About the shape of the correlator data matrices.
FV: Nov 9, 2003
Objectives:

Dimensionality: ______________


Axis Size Range of sizesDescription
FREQUENCYNf 64 to 8192 Nb of frequency channels per baseband
BASELINE Nbl 1 to 2080 Nb of baselines.
APC Nphc1 to 2 Atmospheric phase correction
POL Np 1 to 4 Nb of polar. cross products
BIN Nbin1 to 4 Nb bins (eg 2 or 4 for wobbling, 2 for sideband separ.)
BASEBAND Nbb 1 to 8 (or 4?) Correlator baseband
TIME always large

Order for these axes:

The correlator sub-system publishes one by one data matrices for each baseband (and each subarray unless they are synchronized?). These data are published in two different streams, the correlator data stream at a time interval corresponding to the INTEGRATION time and the channel average stream at a time interval corresponding most likely to a shorter interval i.e. sub-integrations. The current version of the correlator ICD seems to indicate the order as indicated here in the table, the frequency varying first and the bin axis the last. For the second stream there is the power (dimensionnality 1 size numAnt) and the visibility data matrix with axes FREQUENCY,POL,BASELINE,BIN the frequency varying first. With the proposed EDF these two streams would be logically concatenated as they arrive sequentially in time.
Jim Pisano said (Oct 03) that the order of the axes in the published matrices can still be modified if this appears not optimum for the archive and the users of the archive.

Which order is desired?

The time should be identical or increasing from one row to the next in the EDF MAIN table. The sub-integration being published before each integration this incremental time is satisfied. The BIN axis corresponds to the different switching phases of a cycle. The time interval between two phases being smaller than the sub-integration time and the data being combined according a certain switching scheme, the sequentiality in time is preserved.

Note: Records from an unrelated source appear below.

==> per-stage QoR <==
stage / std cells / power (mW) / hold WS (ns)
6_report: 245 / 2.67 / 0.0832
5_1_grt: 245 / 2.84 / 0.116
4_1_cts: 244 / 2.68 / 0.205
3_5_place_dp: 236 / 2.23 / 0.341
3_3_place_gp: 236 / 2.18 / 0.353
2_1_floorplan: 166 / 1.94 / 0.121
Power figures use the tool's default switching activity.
### config.mk
export PLATFORM = sky130hd
export DESIGN_NAME = szport_bus_ctl
export DESIGN_NICKNAME = d
export VERILOG_FILES = /design/src/rtl/szbus_pkg.sv /design/src/rtl/szbus_mon.sv /design/src/rtl/szbus_fsm.sv /design/src/rtl/szbus_rdasm.sv /design/src/rtl/szbus_wrlane.sv /design/src/rtl/szport_bus_ctl.sv
export SDC_FILE = /design/constraint.sdc
export NUM_CORES = 1
export LEC_CHECK = 0
export ABC_AREA = 1
export BUFFER_PORTS_ARGS = -buffer_cell sky130_fd_sc_hd__buf_4
export CORE_MARGIN = 3
export CORE_UTILIZATION = 53
export DETAILED_ROUTE_END_ITERATION = 8
export PLACE_DENSITY = 0.88
export SETUP_SLACK_MARGIN = 0.2
export SKIP_LAST_GASP = 1
export SYNTH_ARGS = -nofsm -noshare
export SYNTH_HDL_FRONTEND = slang
export SYNTH_SLANG_ARGS = --single-unit
### constraint.sdc
create_clock -name clk -period 4.2 [get_ports clk]
set_clock_uncertainty 0.2 [all_clocks]
set_input_delay 0.21 -clock clk [delete_from_list [all_inputs] [get_ports clk]]
set_output_delay 0.21 -clock clk [all_outputs]
set_load 0.02 [all_outputs]
==> src/rtl/fde_pkg.sv <==
package fde_pkg;
  typedef struct packed {
    logic loop_on;
    logic cap_on;
    logic burst_req;
  } fde_mode_t;
endpackage

==> src/rtl/fde_ctrl_decode.sv <==
module fde_ctrl_decode
  import fde_pkg::*;
#(
  parameter int CTRL_W  = 32,
  parameter int MAP_LOW = 0,
  parameter int BANK_W  = 3
) (
  input  logic [CTRL_W-1:0] ctrl_word,
  output fde_mode_t         mode
);
  logic unused_ctrl;
  assign unused_ctrl = ^ctrl_word;

  generate
    if (MAP_LOW != 0) begin : g_low
      logic bank_hit;
      assign bank_hit       = (ctrl_word[BANK_W-1:0] == {BANK_W{1'b1}});
      assign mode.loop_on   = bank_hit & ctrl_word[4];
      assign mode.cap_on    = bank_hit & ctrl_word[5];
      assign mode.burst_req = bank_hit & ctrl_word[6];
    end else begin : g_high
      assign mode.loop_on   = ctrl_word[16];
      assign mode.cap_on    = ctrl_word[17];
      assign mode.burst_req = ctrl_word[18];
    end
  endgenerate
endmodule

==> src/rtl/fde_cap_addr.sv <==
module fde_cap_addr #(
  parameter int AW = 6
) (
  input  logic          clk,
  input  logic          rst_n,
  input  logic          active,
  input  logic          wr,
  output logic          entering,
  output logic [AW-1:0] addr
);
  logic          act_q;
  logic [AW-1:0] cnt;

  function automatic logic [AW-1:0] bump(input logic [AW-1:0] a);
    return a + 1'b1;
  endfunction

  assign entering = active & ~act_q;
  assign addr     = entering ? '0 : cnt;

  always_ff @(posedge clk) begin
    if (!rst_n) begin
      act_q <= 1'b0;
      cnt   <= '0;
    end else begin
      act_q <= active;
      if (wr)            cnt <= bump(addr);
      else if (entering) cnt <= '0;
    end
  end
endmodule

==> src/rtl/fde_burst_ctrl.sv <==
module fde_burst_ctrl #(
  parameter int AW = 6
) (
  input  logic          clk,
  input  logic          rst_n,
  input  logic          trigger,
  input  logic          out_full,
  output logic          busy,
  output logic          start,
  output logic          adv,
  output logic [AW-1:0] head,
  output logic [AW-1:0] rd_addr
);
  localparam logic [AW-1:0] LAST = {AW{1'b1}};

  logic trig_q;
  logic last_adv;

  function automatic logic [AW-1:0] bump(input logic [AW-1:0] a);
    return a + 1'b1;
  endfunction

  assign start    = trigger & ~trig_q & ~busy;
  assign adv      = busy & ~out_full;
  assign last_adv = adv & (head == LAST);
  // Look-ahead read address: the RAM output always holds the word at head.
  assign rd_addr  = start ? '0 : (adv ? bump(head) : head);

  always_ff @(posedge clk) begin
    if (!rst_n) begin
      trig_q <= 1'b0;
      busy   <= 1'b0;
      head   <= '0;
    end else begin
      trig_q <= trigger;
      if (start) begin
        busy <= 1'b1;
        head <= '0;
      end else if (adv) begin
        head <= bump(head);
        if (last_adv) busy <= 1'b0;
      end
    end
  end
endmodule

==> src/rtl/fde_dpram.sv <==
module fde_dpram #(
  parameter int DW = 32,
  parameter int AW = 6
) (
  input  logic          clk,
  input  logic          we,
  input  logic [AW-1:0] waddr,
  input  logic [DW-1:0] wdata,
  input  logic [AW-1:0] raddr,
  output logic [DW-1:0] rdata
);
  localparam int DEPTH = 1 << AW;
  logic [DW-1:0] mem [DEPTH];

  always_ff @(posedge clk) begin
    if (we) mem[waddr] <= wdata;
    rdata <= mem[raddr];
  end
endmodule

==> src/rtl/fifo_dma_engine.sv <==
module fifo_dma_engine
  import fde_pkg::*;
#(
  parameter int DATA_W  = 32,
  parameter int RAM_AW  = 6,
  parameter int CTRL_W  = 32,
  parameter int MAP_LOW = 0,
  parameter int BANK_W  = 3
) (
  input  logic              clk,
  input  logic              rst_n,
  input  logic [CTRL_W-1:0] ctrl_word,
  input  logic              ififo_empty,
  input  logic [DATA_W-1:0] ififo_data,
  output logic              ififo_rd,
  input  logic              ofifo_full,
  output logic              ofifo_wr,
  output logic [DATA_W-1:0] ofifo_data,
  output logic              ram_we,
  output logic [RAM_AW-1:0] ram_waddr,
  output logic [DATA_W-1:0] ram_wdata,
  output logic              busy
);
  fde_mode_t         mode;
  logic              cap_active;
  logic              cap_entering;
  logic              burst_start;
  logic              burst_adv;
  logic              in_block;
  logic              loop_go;
  logic [RAM_AW-1:0] burst_head;
  logic [RAM_AW-1:0] rd_addr;
  logic [DATA_W-1:0] ram_q;

  fde_ctrl_decode #(.CTRL_W(CTRL_W), .MAP_LOW(MAP_LOW), .BANK_W(BANK_W)) u_dec (
    .ctrl_word (ctrl_word),
    .mode      (mode)
  );

  // Loopback wins over capture.
  assign cap_active = mode.cap_on & ~mode.loop_on;
  assign in_block   = busy | burst_start;
  assign loop_go    = mode.loop_on & ~in_block & ~ififo_empty & ~ofifo_full;
  assign ram_we     = cap_active & ~in_block & ~ififo_empty;
  assign ififo_rd   = loop_go | ram_we;
  assign ram_wdata  = ififo_data;
  assign ofifo_wr   = busy ? burst_adv : loop_go;
  assign ofifo_data = busy ? ram_q : ififo_data;

  fde_cap_addr #(.AW(RAM_AW)) u_cap (
    .clk      (clk),
    .rst_n    (rst_n),
    .active   (cap_active),
    .wr       (ram_we),
    .entering (cap_entering),
    .addr     (ram_waddr)
  );

  fde_burst_ctrl #(.AW(RAM_AW)) u_burst (
    .clk      (clk),
    .rst_n    (rst_n),
    .trigger  (mode.burst_req),
    .out_full (ofifo_full),
    .busy     (busy),
    .start    (burst_start),
    .adv      (burst_adv),
    .head     (burst_head),
    .rd_addr  (rd_addr)
  );

  fde_dpram #(.DW(DATA_W), .AW(RAM_AW)) u_ram (
    .clk   (clk),
    .we    (ram_we),
    .waddr (ram_waddr),
    .wdata (ram_wdata),
    .raddr (rd_addr),
    .rdata (ram_q)
  );
endmodule

==> config.mk <==
export PLATFORM = sky130hd
export DESIGN_NAME = fifo_dma_engine
export DESIGN_NICKNAME = d
export VERILOG_FILES = /design/src/rtl/fde_pkg.sv /design/src/rtl/fde_ctrl_decode.sv /design/src/rtl/fde_cap_addr.sv /design/src/rtl/fde_burst_ctrl.sv /design/src/rtl/fde_dpram.sv /design/src/rtl/fifo_dma_engine.sv
export SDC_FILE = /design/constraint.sdc
export NUM_CORES = 2
export LEC_CHECK = 0
export CORE_ASPECT_RATIO = 0.5
export CORE_UTILIZATION = 60
export CTS_BUF_LIST = sky130_fd_sc_hd__clkbuf_16
export DETAILED_ROUTE_END_ITERATION = 10
export PLACE_DENSITY = 0.82
export SYNTH_ARGS = -nofsm -noshare
export SYNTH_HDL_FRONTEND = slang
export SYNTH_SLANG_ARGS = --single-unit
==> constraint.sdc <==
create_clock -name clk -period 18.1 [get_ports clk]
set_clock_uncertainty 0.15 [all_clocks]
set_input_delay 3.62 -clock clk [delete_from_list [all_inputs] [get_ports clk]]
set_output_delay 3.62 -clock clk [all_outputs]
set_load 0.01 [all_outputs]
### Word-level counts from Yosys, hierarchy flattened

Memories as Yosys holds them, arrays and structs flattened. A register that Yosys moved wholly into a read port is not among the register bits.
Cells that the tools add are included.

* flip-flop bits (word level): 15
* bits in writable memories: 2048
* output and inout port bits: 74
* memories kept: 1

Memories
* u_ram.mem: words 64, width 32, read ports 1, clocked after memory_dff 1, write ports 1, line fde_dpram.sv:13 `logic [DW-1:0] mem [DEPTH];`

* add/subtract/negate cells: 2
* equal/unequal tests: 1
* multiplexer cells: 11
* bitwise logic cells: 20
* reductions and logical operators: 3

Operator list (count)
* 32-bit 2-to-1 mux: 1
* 6-bit 2-to-1 mux: 4
* 6-bit by 1-bit adder with 6-bit output, second input constant: 2
* 1-bit AND: 11
* 1-bit inverter: 7
* 6-bit equality test, second input constant: 1
* 1-bit 2-to-1 mux: 6
* 2-bit nonzero test: 2
* 1-bit OR: 2
* 2-bit AND reduction: 1

### Logic depth before layout (Yosys ltp)

* word-level depth: 9
* gate-level depth with buffers: 12
* gate-level depth less buffers: 8

### Modules after synthesis

From an unflattened synthesis, not the netlist that was laid out.

* cell total of the unflattened synthesis: 3494
* area total of the unflattened synthesis: 80044.3 um^2

Modules (own cells, without submodules)
* fde_dpram: times used 1, cells an instance 3324, area each 78515.3 um^2, sequential area each 62139.6 um^2
* fifo_dma_engine: times used 1, cells an instance 75, area each 715.7 um^2, sequential area each 0.0 um^2
* fde_burst_ctrl: times used 1, cells an instance 52, area each 447.9 um^2, sequential area each 160.2 um^2
* fde_cap_addr: times used 1, cells an instance 40, area each 342.8 um^2, sequential area each 140.1 um^2
* fde_ctrl_decode: times used 1, cells an instance 3, area each 22.5 um^2, sequential area each 0.0 um^2

### Worst setup path before layout

Ideal clock, no wire load.

* path kind: input -> register
* from: in ctrl_word[18]
* to: mem u_ram.mem[50][0] (enable)
* library setup time: 0.502 ns
* arrival time: 7.970 ns
* required time: 17.448 ns
* slack: 9.479 ns
* stages on the path: 6
* path buffers: 2
* cell sequence: nor2b_1 -> clkbuf_1 -> nor4b_1 -> clkbuf_1 -> nand3_1 -> nor4_1

* cells in the longest elaborated chain, start to end: 8

RTL lines
* from (decl): line fifo_dma_engine.sv:12 `input logic [CTRL_W-1:0] ctrl_word,`
* 1-bit AND (2 in a row): line fde_burst_ctrl.sv:23 `assign start = trigger & ~trig_q & ~busy;`
* 1-bit OR: line fifo_dma_engine.sv:42 `assign in_block = busy | burst_start;`
* 1-bit inverter: line fifo_dma_engine.sv:44 `assign ram_we = cap_active & ~in_block & ~ififo_empty;`
* 1-bit AND (2 in a row): line fifo_dma_engine.sv:44
* via ram_we: line fifo_dma_engine.sv:19 `output logic ram_we,`
* 1-bit 2-to-1 mux: line fde_dpram.sv:16 `if (we) mem[waddr] <= wdata;`
* 1-bit 2-to-1 mux (not written as such): line fde_dpram.sv:16
* to (decl): line fde_dpram.sv:13

The timed path passes the listed nets, and every way through them passes these cells.

### Worst setup path in the final report

* from: in ctrl_word[18]
* to: out ram_we

* cells in the longest elaborated chain, start to end: 6

RTL lines (line)
* 1-bit AND (2 in a row): fde_burst_ctrl.sv:23
* 1-bit OR: fifo_dma_engine.sv:42
* 1-bit inverter: fifo_dma_engine.sv:44
* 1-bit AND (2 in a row): fifo_dma_engine.sv:44
* to (decl): fifo_dma_engine.sv:19

No other way between the ends.

==> out/results.ini <==
[critical_path]
worstPathArrival_ps=6000
worst_r2r_path_depth=12
critPathLaunch=ctrl_word[18]
crit_path_end_kind=output pin
path_class=primary input to output pin
crit_path_start_kind=primary input
crit_required_ps=14330
crit_fanout=13
r2r-start=u_burst.busy

[synthesis]
synthAdderAreaFrac_pct=0.0304
yosys-top-cells-area=edfxtp_1 (75%), mux2i_1 (7.7%), nand2_1 (5.4%)
synth_ff_type=edfxtp_1
synth.distinct_cells=59
synth_area_per_cell_um2=15.0
synth_mux_area_share_pct=8.22
ys_seq_area_share_pct=75.8
ys_seq_elements=2095
syn_nets=5562
synth-xor-area-share_pct=0.0942
synth_top_area_share_pct=74.7
synth_top_family_by_area=simple AND/OR/NAND/NOR gates
synth_edf_count=2048
yosys_warnings=0
synthSimpleGateAreaFrac_pct=9.97
ys_async_sr_fraction_pct=0
synth_compound_area_share_pct=3.70
synthCells=5492
syn_area_mm2=0.0823
yosys.area.top_type=edfxtp_1

[global_route]
antenna_found_initial=16
grt_util_all_layers_pct=31.2
grt_max_degree=191
grt_pass1_vias=49100
grt_pass1_wl_mm=314
gr-total-overflow=0

[min_path]
min_from=u_cap.cnt[5]
worstHoldPathType=flop to flop
min_path_cells=2

[clocking]
post_cts_buffers=0
cts_resized=0
numCtsBuffers=175
htree_num_levels=4
path_clk_slew_ps=70
hold_buffers=0
clock_latency_ps=800
cts_root_buf=clkbuf_16
cts.sinks=2095
cts_tree=yes
clockBufferDepth=3

[cells_and_area]
register_area_mm2=0.0624
stdcell_area_mm2=0.0910
fill_cells=8078
syn_to_final_growth_pct=10.5
multiInputGateArea_mm2=0.0187
layout-drive-gt1-share_pct=9.11
nets=5634

[timing]
timing_hold_violations_final=0
max_freq_mhz=102
rsz0062_at_grt=false
setup-tns-final_ps=0
slew_headroom_pct=13.1
setup_viol=0
worst_pin_slew_ps=1300
min_period_ps=9770
slew_violations=0
min_period_over_period_pct=54.0

[floorplanning]
rows=95
ioPinCount=142
core_mm2=0.135
die_h_um=264
die-width_um=526
die_area_mm2=0.139
initial_core_util_pct=60.9

[place]
hpwl_mm=112
portBuffers=112
dpl_cell_area_mm2=0.0855
gp_congestion=0.878

[power_and_ir_drop]
p_leak_nw=33.7
power_w=0.00945
powerDensity_mw_per_mm2=104
ir_drop_mv=0.0726

[drt]
drc_errors=0
wl_per_cell_um=29.3
drtAntennaViolNets=0
vias_per_cell=6.70
drt_iter0_markers=8911
vias=50300
routed_wirelength_mm=219
drtPass1Iterations=7

[run]
cap_violations=0

[status]
outcome=finished, final reports clean

[registers in the layout (all words and copies together) (netlist names)]
name	cells
u_burst.busy	1
u_burst.head	6
u_burst.trig_q	1
u_cap.act_q	1
u_cap.cnt	6
u_ram.mem	2048
u_ram.rdata	32
[worst max-delay path, stage by stage]
cell and delay (ps):
clkdlybuf4s50_1 450, nor2b_1 260, nor4b_2 960, clkdlybuf4s50_1 710
[final timing paths]
check / endpoint / slack, ps
max reg2reg: u_ram.rdata[5] / 11300
min reg2reg: u_cap.cnt[5] / 540
min: u_cap.cnt[5] / 540
max: ram_we / 8330
[Yosys cell counts, types with 5 or more instances]
master    instances
inv_1             7
buf_2           118
mux2_2           33
dfxtp_1          47
mux2i_1         637
o21ai_0           6
and2_1           14
a32oi_1          65
nor3_1            7
nor2b_1           7
nor4_1           35
buf_4            60
o22ai_1         126
nand2_1        1174
nand2b_1          5
nor2_1           68
or4_1            65
nand3_1         401
edfxtp_1       2048
buf_1            42
a21oi_1         138
clkbuf_1        141
a31oi_1         128
and3_1           67
[cell usage in the layout, fill, tap and decap left out, types with 6 or more instances in the layout]
master	instances
o21ai_0	6
buf_4	139
nor2_4	58
a31oi_1	128
a21oi_1	135
mux2i_1	637
clkinv_2	21
inv_1	47
bufinv_16	9
and2_1	14
clkdlybuf4s50_1	80
buf_2	32
edfxtp_1	2048
clkbuf_16	184
nand2_1	1173
mux2_2	33
nor2_1	11
clkinv_1	52
buf_12	6
and3_1	67
or4_1	65
o22ai_1	126
dfxtp_1	46
nor2b_1	6
nor4_1	33
a32oi_1	65
nand3_1	401
[metal layers]
layer / share of wire, % / track usage [%] / vias up
li1: - / - / 20800
met1: 35 / 41.8 / 24600
met2: 46 / 48.5 / 4123
met3: 14 / 7.21 / 686
met4: 5.1 / 15.5 / 18
met5: 0.053 / 0 / -
[cell families after synthesis]
kind of cell    Yosys count
compound gates          478
flops                  2095
buf+inv                 369
xor+xnor                  8
simple gates           1869
mux                     671
fa+ha+maj                 2
[through the flow]
stage	worst slack (ps)	instances	util, %	hold WS, ps
after floorplan	9480	5492	-	477
after global routing	8230	7499	67.3	574
after CTS	8410	7499	67.3	532
after detailed placement	8270	7181	63.3	509
after global placement	8470	7181	63.3	497
final	8330	7500	67.3	540
[final cells by class]
type | count | share of cell area, %
sequential | 2095 | 68.7
multi-input combinational | 3028 | 20.5
clock buffer | 184 | 5.06
tap | 1794 | 2.47
timing repair buffer | 257 | 2.34
clock inverter | 134 | 0.909
inverter | 7 | 0.0289
antenna | 1 | 0.00275
[power by group]
group,switching [W],internal (W)
clock network,0.00167,0.00196
registers,0.00000371,0.00533
logic,0.000339,0.000154
(Power assumes the default switching activity.)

Going backward from the last dimension it is desired to have, after the TIME axis, the BASELINE axis. The reason is obvious and important: the data need to be accessed sorted in time, the native order, for the calibration but then need to be sorted in baseline coordinates when imaging. With BASELINE contiguous to TIME, when sorting in baseline coordinates each data cell can preserve its content.
After this comes BASEBAND as the most natural. Notice that the size of the data cell in MAIN table may be different from baseband to baseband since each baseband has its own set of sizes Nf,Nphc,Np. In the 4 dimensions Nf,Nphc,Np,Nbin, the frequency axis will always be the one with the largest size; furthermore it could be the one with the highest probability to change from one baseband to the next (spectral zooms on a line in addition to low resolution for continuum). This suggests to put the FREQUENCY axis there, after TIME and BASEBAND when decrementing the axis number.

Location of the BIN axis:
The BIN axis could be the one with the highest probability to be common to all basebands, possibly together with the POL axis. However the axis BIN of size Nbin is not in the matrices of the EDF data cell, the different phases of the switching appearing as different rows sharing the same time stamps but associated to different keys (DATA_DESCRIPTION_ID and or FIELD_ID). BIN and BASEBAND are tightly associated in some cases (sideband separations, frequency switch) and it is seems adequate to have those two axis contiguous.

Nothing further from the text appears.